Wieder schloss sie die Augen und konzentrierte sich auf den Punkt hinter ihren Augen. Je öfter es ihr gelang, in ihren eigenen Geist einzudringen, desto einfacher musste es doch auch werden. Und tatsächlich brauchte sie dieses Mal nicht so lange, bis sie den Weg fand. Sie schaffte es auch, sich länger gegen das Zurückkippen zu wehren. Es fühlte sich an, als würde sie gegen den Widerstand eines Gummibandes anlaufen. Sie brauchte das geistige Äquivalent zu einem stabilen Stand.

Beim dritten Mal, als sie in ihren Geist fand, fokussierte Hermine sich so schnell sie konnte auf das, was sie sah. Als erstes fiel ihr Blick auf die Erinnerung, gegen die sie die ganze Zeit kämpfte. Sie behielt sie im Auge und stemmte sich gegen den Widerstand, der sie zurückzuziehen versuchte. Die Sekunden schlichen vorüber und ganz langsam wurde es leichter.
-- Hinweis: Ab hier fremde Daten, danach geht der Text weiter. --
## config.mk

```make
export PLATFORM = sky130hd
export DESIGN_NAME = control_subsystem
export DESIGN_NICKNAME = d
export VERILOG_FILES = /design/src/control_pkg.sv /design/src/control_subsystem.sv /design/src/control_reg_bank.sv /design/src/control_cmd_watchdog.sv /design/src/control_cmd_router.sv
export SDC_FILE = /design/constraint.sdc
export NUM_CORES = 1
export LEC_CHECK = 0
export ABC_AREA = 1
export ABC_CLOCK_PERIOD_IN_PS = 2600
export BUFFER_PORTS_ARGS = -buffer_cell sky130_fd_sc_hd__buf_2
export CORE_MARGIN = 2
export CORE_UTILIZATION = 61
export CTS_CLUSTER_SIZE = 40
export DETAILED_ROUTE_END_ITERATION = 12
export PLACE_DENSITY = 0.94
export SKIP_LAST_GASP = 1
export SYNTH_ARGS = -nofsm -noshare
export SYNTH_HDL_FRONTEND = slang
export SYNTH_SLANG_ARGS = --single-unit
export TNS_END_PERCENT = 5
```

## constraint.sdc

```tcl
create_clock -name clk -period 2.6 [get_ports clk]
set_clock_uncertainty 0.1 [all_clocks]
set_input_delay 0.13 -clock clk [delete_from_list [all_inputs] [get_ports clk]]
set_output_delay 0.13 -clock clk [all_outputs]
set_load 0.02 [all_outputs]
```

## src/control_pkg.sv

```systemverilog
// Shared constants for the byte-serial control port.
// Signature, watchdog timing, opcodes and register bank size.

package control_pkg;

    // Watchdog signature, sent as four payload bytes, most significant first.
    localparam int unsigned signature_bits = 32;
    localparam logic [signature_bits-1:0] signature_pattern = 32'hc0de_f00d;

    // Countdown length in cycles.
    // Keep this off a power of two, the counter is sized with its clog2.
    localparam int unsigned control_ticks = 300;

    // Opcode bytes that open a command.
    localparam logic [7:0] opcode_kick  = 8'h57;
    localparam logic [7:0] opcode_write = 8'h52;

    localparam int unsigned num_regs = 4; // Number of 8-bit control registers.

endpackage
```

## src/control_subsystem.sv

```systemverilog
// Top level of the control port: router, watchdog and register bank.
`timescale 1ns/1ps

module control_subsystem (
    input  logic                              clk,
    input  logic                              reset,
    input  logic [7:0]                        data_in,
    input  logic                              data_valid,
    output logic                              sys_reset,
    output logic                              cmd_error,
    output logic [control_pkg::num_regs*8-1:0] reg_data
);
    logic kick_enable;
    logic kick_done;
    logic write_enable;
    logic write_done;

    control_cmd_router u_router (
        .clk          (clk),
        .reset        (reset),
        .data_in      (data_in),
        .data_valid   (data_valid),
        .kick_done    (kick_done),
        .write_done   (write_done),
        .kick_enable  (kick_enable),
        .write_enable (write_enable),
        .cmd_error    (cmd_error)
    );

    control_cmd_watchdog #(
        .SIGNATURE_BITS    (control_pkg::signature_bits),
        .SIGNATURE_PATTERN (control_pkg::signature_pattern),
        .CONTROL_TICKS     (control_pkg::control_ticks)
    ) u_watchdog (
        .clk       (clk),
        .reset     (reset),
        .data_in   (data_in),
        .enable    (kick_enable),
        .sys_reset (sys_reset),
        .done      (kick_done)
    );

    // Watchdog expiry also clears the register bank.
    control_reg_bank #(
        .NUM_REGS (control_pkg::num_regs)
    ) u_reg_bank (
        .clk       (clk),
        .reset     (reset),
        .sys_reset (sys_reset),
        .data_in   (data_in),
        .enable    (write_enable),
        .reg_data  (reg_data),
        .done      (write_done)
    );

endmodule

```

## src/control_reg_bank.sv

```systemverilog
// Register write handler: address and value byte collection
// and the bank of control registers.
`timescale 1ns/1ps

module control_reg_bank #(
    parameter int unsigned NUM_REGS = control_pkg::num_regs
) (
    input  logic                  clk,
    input  logic                  reset,
    input  logic                  sys_reset,
    input  logic [7:0]            data_in,
    input  logic                  enable,
    output logic [NUM_REGS*8-1:0] reg_data,
    output logic                  done
);
    logic       value_phase; // Low while waiting for the address byte.
    logic [7:0] addr;

    always_ff @(posedge clk) begin
        if (reset) begin
            value_phase <= 1'b0;
            reg_data    <= '0;
            done        <= 1'b0;
        end else begin
            done <= enable && value_phase;

            if (sys_reset) begin
                // A watchdog expiry wipes the bank and any half-received write.
                value_phase <= 1'b0;
                reg_data    <= '0;
            end else if (enable) begin
                if (!value_phase) begin
                    value_phase <= 1'b1;
                end else begin
                    value_phase <= 1'b0;
                    // Addresses of NUM_REGS and above match no register.
                    for (int i = 0; i < NUM_REGS; i++) begin
                        if (addr == 8'(i)) begin
                            reg_data[i*8 +: 8] <= data_in;
                        end
                    end
                end
            end
        end
    end

    // Latches the address byte of a write.
    always_ff @(posedge clk) begin
        if (enable && !value_phase) begin
            addr <= data_in;
        end
    end

    // The router holds back payload bytes while done is high.
    a_no_byte_on_done : assert property (
        @(posedge clk) disable iff (reset) done |-> !enable
    );

endmodule

```

## src/control_cmd_watchdog.sv

```systemverilog
// Watchdog handler: signature byte capture, countdown timer
// and the one-cycle system reset on expiry.
`timescale 1ns/1ps

module control_cmd_watchdog #(
    parameter int unsigned SIGNATURE_BITS = control_pkg::signature_bits,
    parameter logic [SIGNATURE_BITS-1:0] SIGNATURE_PATTERN = control_pkg::signature_pattern,
    parameter int unsigned CONTROL_TICKS = control_pkg::control_ticks
) (
    input  logic       clk,
    input  logic       reset,
    input  logic [7:0] data_in,
    input  logic       enable,
    output logic       sys_reset,
    output logic       done
);
    localparam int unsigned sig_bytes = SIGNATURE_BITS / 8;
    localparam int unsigned count_bits = $clog2(sig_bytes);
    localparam int unsigned timer_bits = $clog2(CONTROL_TICKS);

    logic [SIGNATURE_BITS-1:0] cache;
    logic [SIGNATURE_BITS-1:0] next_cache;
    logic [count_bits-1:0]     byte_count;
    logic [timer_bits-1:0]     timer;
    logic                      last_byte;

    // Cache contents once the current byte is shifted in.
    assign next_cache = {cache[SIGNATURE_BITS-9:0], data_in};
    assign last_byte  = (byte_count == count_bits'(sig_bytes - 1));

    always_ff @(posedge clk) begin
        if (reset) begin
            cache      <= '0;
            byte_count <= '0;
            timer      <= timer_bits'(CONTROL_TICKS);
            sys_reset  <= 1'b0;
            done       <= 1'b0;
        end else begin
            sys_reset <= (timer == '0); // The expiry pulse lags the zero count by one cycle.
            done      <= enable && last_byte;

            if (enable && next_cache == SIGNATURE_PATTERN) begin
                timer <= timer_bits'(CONTROL_TICKS);
            end else begin
                timer <= timer - 1'b1; // Wraps below zero.
            end

            if (enable) begin
                if (last_byte) begin
                    cache      <= '0;
                    byte_count <= '0;
                end else begin
                    cache      <= next_cache;
                    byte_count <= byte_count + 1'b1;
                end
            end
        end
    end

    // The router holds back payload bytes while done is high.
    a_no_byte_on_done : assert property (
        @(posedge clk) disable iff (reset) done |-> !enable
    );

endmodule

```

## src/control_cmd_router.sv

```systemverilog
// Command router: opcode decode and steering of payload byte strobes
// to the watchdog or the register bank.
`timescale 1ns/1ps

module control_cmd_router (
    input  logic       clk,
    input  logic       reset,
    input  logic [7:0] data_in,
    input  logic       data_valid,
    input  logic       kick_done,
    input  logic       write_done,
    output logic       kick_enable,
    output logic       write_enable,
    output logic       cmd_error
);
    localparam logic [1:0] st_idle  = 2'd0;
    localparam logic [1:0] st_kick  = 2'd1;
    localparam logic [1:0] st_write = 2'd2;

    logic [1:0] state;

    always_ff @(posedge clk) begin
        if (reset) begin
            state     <= st_idle;
            cmd_error <= 1'b0;
        end else begin
            cmd_error <= 1'b0;
            case (state)
                st_idle: begin
                    // The first strobed byte of a command is its opcode.
                    if (data_valid) begin
                        if (data_in == control_pkg::opcode_kick) begin
                            state <= st_kick;
                        end else if (data_in == control_pkg::opcode_write) begin
                            state <= st_write;
                        end else begin
                            cmd_error <= 1'b1; // An unknown opcode is dropped.
                        end
                    end
                end
                st_kick: begin
                    if (kick_done) begin
                        state <= st_idle;
                    end
                end
                st_write: begin
                    if (write_done) begin
                        state <= st_idle;
                    end
                end
                default: state <= st_idle;
            endcase
        end
    end

    // Payload strobes pass straight through to the busy handler.
    // A byte that lands on the done cycle is dropped.
    assign kick_enable  = (state == st_kick) && data_valid && !kick_done;
    assign write_enable = (state == st_write) && data_valid && !write_done;

    // A done pulse must come from the handler that is currently selected.
    a_done_matches_state : assert property (
        @(posedge clk) disable iff (reset)
        (kick_done |-> state == st_kick) and (write_done |-> state == st_write)
    );

endmodule

```

==> metrics.csv, run 1 <==
metric,value,unit
critical_path.max_fanout,17,
cp_cell_sequence,"inv_2, nand3b_4, nor2_4, buf_4, nand3_2, nand2_1, a21oi_1",
syn_nets,448,
most-common-layout-cells,"94 x nand2_1, 74 x dfxtp_1, 53 x nor2_1",
fmax,583.4,MHz
num_rows,27,
cp_num_cells,7,
worst_path_max_delay_cell,dfxtp_1,
wire_per_inst,14.39,um
hold_buffers,8,
insertedDiodeCount,0,
worstSetupPathType,reg2reg,
drv_slew,0,
cts_max_path_buffers,2,
hold_class,in2reg,
fillers,410,
worst-slew-pin-transition,0.7541,ns
portBuffers,44,
slowest_delay,0.34,ns
ys_warn_count,0,
ys_seq_elements,82,
area_delta_synth_final,13.63,%
initial_core_util,63.80,%
grt_pass1_wl,13.11,mm
ant_nets,0,
yosys-top-cells-area,"dfxtp_1 42%, nand2_1 10%, a21oi_1 6.9%",
cts_tree,yes,
antenna_found_initial,0,
final_common_cell,nand2_1,
finalSetupViolations,0,
regArea,0.001722,mm2
die_w,80.12,um
period_share,65.93,%
reg2regPathDepth,7,
synth-seq-area-share,48.71,%
clk_pin_slew,0.08,ns
drv_cap,0,
drt_iter0_markers,173,
slew_headroom,49.67,%
pwr_density_cell,571.2,mW/mm2
run_status,completed,
routabilityCongestion,0.8405,
core-area,0.005540,mm2
io_pins,45,
cts_sinks,82,
end_kind,flop,
htreeDepth,3,
critPathLaunchType,flop,
cts_buffers,9,
cp.arrival,1.83,ns
clk_latency,0.36,ns
ir_drop,324.2,uV
grt_usage,26.55,%
grt_start_max_net_pins,38,
rsz0062_at_grt,false,
nets,497,
grt_overflow,0,
total_power,2.294,mW
cts_root_buf,clkbuf_8,
fin_area,0.004016,mm2
num_vias,3077,
wl,8.060,mm
crit_required,2.72,ns
post_cts_resize_count,0,
critPathTopFamily,simple AND/OR/NAND/NOR gates,
syn-instance-count,434,
dieArea,0.006419,mm2
syn-cell-area,0.003535,mm2
hold_viol,0,
synth_top_area_share,41.91,%
yosysTopAreaCell,dfxtp_1,
multiInputGateArea,0.001525,mm2
whs_path_depth,3,
dp_hpwl,5.426,mm
die_y,80.12,um
drt_first_pass_iters,5,
p_leak,1.606,nW
fin_setup_tns,0,ns
drt-vias-per-instance,5.495,
placed_cell_area,0.003752,mm2
drive_above_1_share,18.65,%
post-route-drc-count,0,
synth_cell_types,28,
grt_pass1_vias,2953,
avgSynthCellArea,8.144,um2
post-cts-setup-buffers,0,
critPathBufInv,2,
finalCriticalPeriod,1.714,ns
==> area by class of cell <==
cell class | count | area share [%]
tap | 72 | 2.243
timing repair buffer | 57 | 8.411
clock inverter | 7 | 1.495
clock buffer | 9 | 3.084
multi-input combinational | 291 | 37.98
sequential | 82 | 42.87
inverter | 42 | 3.925
==> power breakdown <==
group / leakage (nW) / internal [mW] / total [mW] / switching [mW]
combinational: 0.843 / 0.0378 / 0.114 / 0.0764
sequential: 0.669 / 1.29 / 1.29 / 0.00786
clock: 0.0939 / 0.432 / 0.886 / 0.455
total: 1.61 / 1.76 / 2.29 / 0.539
==> path summary, 6_finish.rpt <==
kind	startpoint	to	slack [ns]
max	u_router.state[0]	u_reg_bank.reg_data[22]	0.89
min	data_valid	u_watchdog.done	0.01
max reg2reg	u_router.state[0]	u_reg_bank.reg_data[22]	0.89
min reg2reg	u_watchdog.timer[0]	u_watchdog.timer[0]	0.32
==> cells by family after synthesis <==
| logic type | share of synthesized area, % |
|---|---|
| and+or+nand+nor | 28.60 |
| DFF | 48.71 |
| AOI/OAI and AO/OA | 11.75 |
| buffers and inverters | 8.141 |
| xor gates and xnor gates | 1.735 |
| adders and majority gates | 1.062 |
==> through the flow <==
step / worst slack [ns] / cells / util (%) / hold slack, ns
floorplan: 0.9554 / 434 / - / 0.1289
global placement: 1.034 / 536 / 67.73 / 0.3013
detailed placement: 0.9574 / 536 / 67.73 / 0.3053
CTS: 0.9256 / 560 / 72.49 / 0.003485
global route: 0.7754 / 560 / 72.49 / 0.02533
finish: 0.8859 / 560 / 72.49 / 0.01062
==> worst reg2reg max path: cells and delay by family, from the launching register on <==
| family | cells | cell delay [ns] |
|---|---|---|
| flip-flops | 1 | 0.34 |
| AND/OR/NAND/NOR | 4 | 0.69 |
| AO/OA/AOI/OAI | 1 | 0.06 |
| buffers and inverters | 2 | 0.37 |
==> Yosys cell counts <==
master	instances
nand2_1	94
dfxtp_1	74
nor2_1	53
a21oi_1	49
inv_1	39
nand3_1	25
nand4_1	24
a211oi_2	12
edfxtp_1	8
buf_6	6
nor2_4	6
nor3_1	6
buf_2	5
clkbuf_1	5
nand3_2	4
xnor2_1	4
ha_1	3
inv_2	3
xor2_1	3
buf_4	2
o21ai_0	2
buf_1	1
nand2_2	1
nand3b_1	1
nand3b_4	1
nor2_2	1
o211a_1	1
or3_1	1
==> state kept, by name (all words and copies together), names as in the netlist <==
name	count
u_reg_bank.addr	8
u_reg_bank.done	1
u_reg_bank.reg_data	32
u_reg_bank.value_phase	1
u_router.cmd_error	1
u_router.state	2
u_watchdog.byte_count	2
u_watchdog.cache	24
u_watchdog.done	1
u_watchdog.sys_reset	1
u_watchdog.timer	9
==> per-layer routing <==
| layer | up-vias | GRT usage, % | part of all wire [%] |
|---|---|---|---|
| met1 | 1418 | 29.78 | 42 |
| met5 | - | 0 | 0 |
| met2 | 120 | 47.33 | 50 |
| li1 | 1526 | - | - |
| met4 | 0 | 13.90 | 2.1 |
| met3 | 13 | 5.169 | 6.3 |
(Power assumes the default switching activity.)
==> run 2: changes to the inputs <==
ABC_AREA = 0   (was 1)
ABC_CLOCK_PERIOD_IN_PS = 1580   (was 2600)
CORE_UTILIZATION = 56   (was 61)
PLACE_DENSITY = 0.89   (was 0.94)
clock period = 1.58 ns   (was 2.6 ns; I/O delays follow)
==> run 2 against run 1 <==
Effect of this change: the run now ends with setup timing left; synthesized area down 8.0%; final cell count is 18% lower; critical path depth shrank 3; setup slack got worse by 1.1 ns; die area rose by 0.24%; routed wire length is 5.9% lower.
==> metrics.csv, run 2 <==
metric,value,unit,change
run_status,"complete, but fails checks",,was completed
clk_pin_slew,0.09,ns,was 0.08 ns
whs_path_depth,3,,unchanged
die_y,80.22,um,was 80.12 um
drive_above_1_share,22.94,%,was 18.65%
final_common_cell,dfxtp_1,,was nand2_1
setup_slack,-0.2357,ns,was 0.8859 ns
wire_per_inst,16.48,um,was 14.39 um
reg2reg_slack,-0.24,ns,was 0.89 ns
ir_drop,530.9,uV,was 324.2 uV
hold_end,u_reg_bank.reg_data[22],,was u_watchdog.done
pwr_density_cell,963.8,mW/mm2,was 571.2 mW/mm2
slew_headroom,60.48,%,was 49.67%
grt_start_max_net_pins,34,,was 38
synth_enable_flop_cells,8,,unchanged
io_pins,45,,unchanged
largest_reg_flops,32,,unchanged
clk_latency,0.36,ns,about the same
largestRegisters,"u_reg_bank.reg_data: 32 flops, u_watchdog.cache: 24 flops, u_watchdog.timer: 9 flops",,unchanged
use_met3,6.292,%,was 5.169%
syn_nets,333,,was 448
cts_max_path_buffers,2,,unchanged
yosysTopAreaCell,dfxtp_1,,unchanged
grt_overflow,0,,unchanged
nets,397,,was 497
p_leak,1.733,nW,was 1.606 nW
num_rows,27,,unchanged
timing.hold.ws,0.009323,ns,was 0.01062 ns
total_power,3.826,mW,was 2.294 mW
cts_root_buf,clkbuf_8,,unchanged
p_int,2.927,mW,was 1.755 mW
finalCriticalPeriod,1.816,ns,was 1.714 ns
portBuffers,44,,unchanged
dieArea,0.006434,mm2,was 0.006419 mm2
reg2reg_to,u_reg_bank.reg_data[5],,was u_reg_bank.reg_data[22]
switchingPower,899.1,uW,was 539.0 uW
routabilityCongestion,0.7629,,was 0.8405
worstSetupPathType,reg2reg,,unchanged
ant_nets,0,,unchanged
rsz0062_at_grt,true,,was false
area_delta_synth_final,22.04,%,was 13.63%
critPathLaunchType,flop,,unchanged
drt-vias-per-instance,5.596,,was 5.495
hold_viol,0,,unchanged
synth_common_cells,"74 x dfxtp_1, 71 x nor2_1, 33 x mux2i_1",,"was 94 x nand2_1, 74 x dfxtp_1, 53 x nor2_1"
htreeDepth,3,,unchanged
antenna_found_initial,0,,unchanged
rr_startpoint,u_reg_bank.addr[6],,was u_router.state[0]
multiInputGateArea,0.001458,mm2,was 0.001525 mm2
ys.flop_type,dfxtp_1,,unchanged
synth_cell_types,37,,was 28
combPwrFrac,4.5,%,was 5.0%
cts_sinks,82,,unchanged
regArea,0.001722,mm2,unchanged
critical_path.max_fanout,8,,was 17
most-common-layout-cells,"74 x dfxtp_1, 71 x nor2_1, 44 x buf_2",,"was 94 x nand2_1, 74 x dfxtp_1, 53 x nor2_1"
ys_warn_count,0,,unchanged
sequentialPowerShare,55.7,%,was 56.4%
gr-max-usage-layer,met2,,unchanged
grt_pass1_wl,12.01,mm,was 13.11 mm
crit_required,1.70,ns,was 2.72 ns
ys_seq_elements,82,,unchanged
wl,7.582,mm,was 8.060 mm
syn-instance-count,319,,was 434
yosys-top-cells-area,"dfxtp_1 46%, mux2i_1 10%, nor2_1 8.2%",,"was dfxtp_1 42%, nand2_1 10%, a21oi_1 6.9%"
yosysMostFrequentCell,dfxtp_1,,was nand2_1
period_share,114.9,%,was 65.93%
end_kind,flop,,unchanged
die_w,80.22,um,was 80.12 um
post-route-drc-count,0,,unchanged
drt_first_pass_iters,4,,was 5
reg2regPathDepth,4,,was 7
hp-start,data_in[6],,was data_valid
regMostFlops,u_reg_bank.reg_data,,unchanged
hold_class,in2reg,,unchanged
ys_async_sr_fraction,0,%,unchanged
core-area,0.005574,mm2,was 0.005540 mm2
grt_use_met2,43.17,%,was 47.33%
drv_cap,0,,unchanged
grt_util_met1,29.13,%,was 29.78%
cts_buffers,9,,unchanged
swShare,23.50,%,was 23.49%
initial_core_util,58.36,%,was 63.80%
fillers,413,,was 410
cts_tree,yes,,unchanged
grt_usage,25.03,%,was 26.55%
cp.arrival,1.94,ns,was 1.83 ns
drv_slew,0,,unchanged
synth_top_area_share,45.54,%,was 41.91%
syn-cell-area,0.003253,mm2,was 0.003535 mm2
synth-seq-area-share,52.92,%,was 48.71%
finalSetupViolations,34,,was 0
insertedDiodeCount,0,,unchanged
num_vias,2574,,was 3077
fmax,550.8,MHz,was 583.4 MHz
grt_pass1_vias,2408,,was 2953
violations,setup timing,,
worst-slew-pin-transition,0.5927,ns,was 0.7541 ns
dp_hpwl,4.628,mm,was 5.426 mm
p_clk_share,39.8,%,was 38.6%
drt_iter0_markers,147,,was 173
avgSynthCellArea,10.20,um2,was 8.144 um2
run 2: how the worst max path moves through the flow:
stage / from / endpoint / slack, ns / depth (start not counted)
5_1_grt: u_reg_bank.addr[1] / u_reg_bank.reg_data[5] / -0.34 / 4
2_1_floorplan: u_reg_bank.addr[3] / u_reg_bank.reg_data[3] / -0.03 / 5
4_1_cts: u_reg_bank.addr[4] / u_reg_bank.reg_data[26] / -0.10 / 6
3_3_place_gp: u_reg_bank.addr[3] / u_reg_bank.reg_data[29] / -0.007 / 6
6_report: u_reg_bank.addr[6] / u_reg_bank.reg_data[5] / -0.24 / 4
3_5_place_dp: u_reg_bank.addr[7] / u_reg_bank.reg_data[30] / -0.11 / 5
run 2: through the flow:
step	utilization, %	TNS [ns]	area [um2]	instances	worst slack (ns)
2_1_floorplan	-	-0.5996	3253	319	-0.03408
3_3_place_gp	64.18	-0.01019	3577	428	-0.007242
3_5_place_dp	64.18	-1.901	3577	428	-0.1054
4_1_cts	70.80	-2.492	3946	458	-0.1038
5_1_grt	71.22	-7.450	3970	460	-0.3377
6_report	71.22	-4.198	3970	460	-0.2357
run 2: critical path, stage by stage (launching register included):
cell and delay [ns]:
edfxtp_1 0.53, nor4_2 0.35, and4_4 0.38, mux2i_1 0.24
nor2_1 0.08
run 2: metal layers:
layer | vias to the layer above | routed length, um
met5 | - | 0
met2 | 113 | 3810
li1 | 1245 | -
met1 | 1198 | 3116
met3 | 18 | 454
met4 | 0 | 201
run 2: final cells by class:
cell class	count	share of cell area, %
Clock buffer	9	3.120
Inverter	3	0.2836
Timing Repair Buffer	73	12.32
Multi-Input combinational cell	214	36.72
Clock inverter	7	1.922
Tap cell	72	2.269
Sequential cell	82	43.37
run 2: power by group through the flow:
stage | clock, mW | combinational, mW | sequential, mW
finish | 1.52 | 0.172 | 2.13
CTS | 1.54 | 0.170 | 2.13
global route | 1.65 | 0.188 | 2.14
global placement | 0 | 0.135 | 2.18
floorplan | 0 | 0.0773 | 2.18
detailed placement | 0 | 0.140 | 2.18
run 2: logic make-up (layout without fill, tap and decap cells):
kind of cell               after synthesis  in the layout  synth area share, %
AOI/OAI and AO/OA                       34             34                5.885
xor gates and xnor gates                 7              7                1.885
adders and majority gates                3              3                1.154
buffers and inverters                   23             92                3.462
DFF                                     82             82                52.92
muxes                                   33             33                10.15
and+or+nand+nor                        137            137                24.54
run 2: what timing repair did:
action	4_1_cts	5_1_grt
setup buffers	0	2
resized for setup	5	1
endpoints found under the setup margin	32	35
endpoints found under the hold margin	16	0
pin swaps	3	2
hold buffers	14	0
Als sie sich sicher war, dass sie es dieses Mal schaffen würde, in ihrem Geist zu bleiben, wandte sie sich der Erinnerung zu. Entfesselt schwebte sie durch Hermines Geist, wie ein Wolf in einem viel zu kleinen Käfig. Sie beobachtete sie eine Weile, überlegte, wie sie sie einsperren konnte. Und das möglichst so gut, dass erst Hermines eigene Entscheidung sie wieder befreien würde.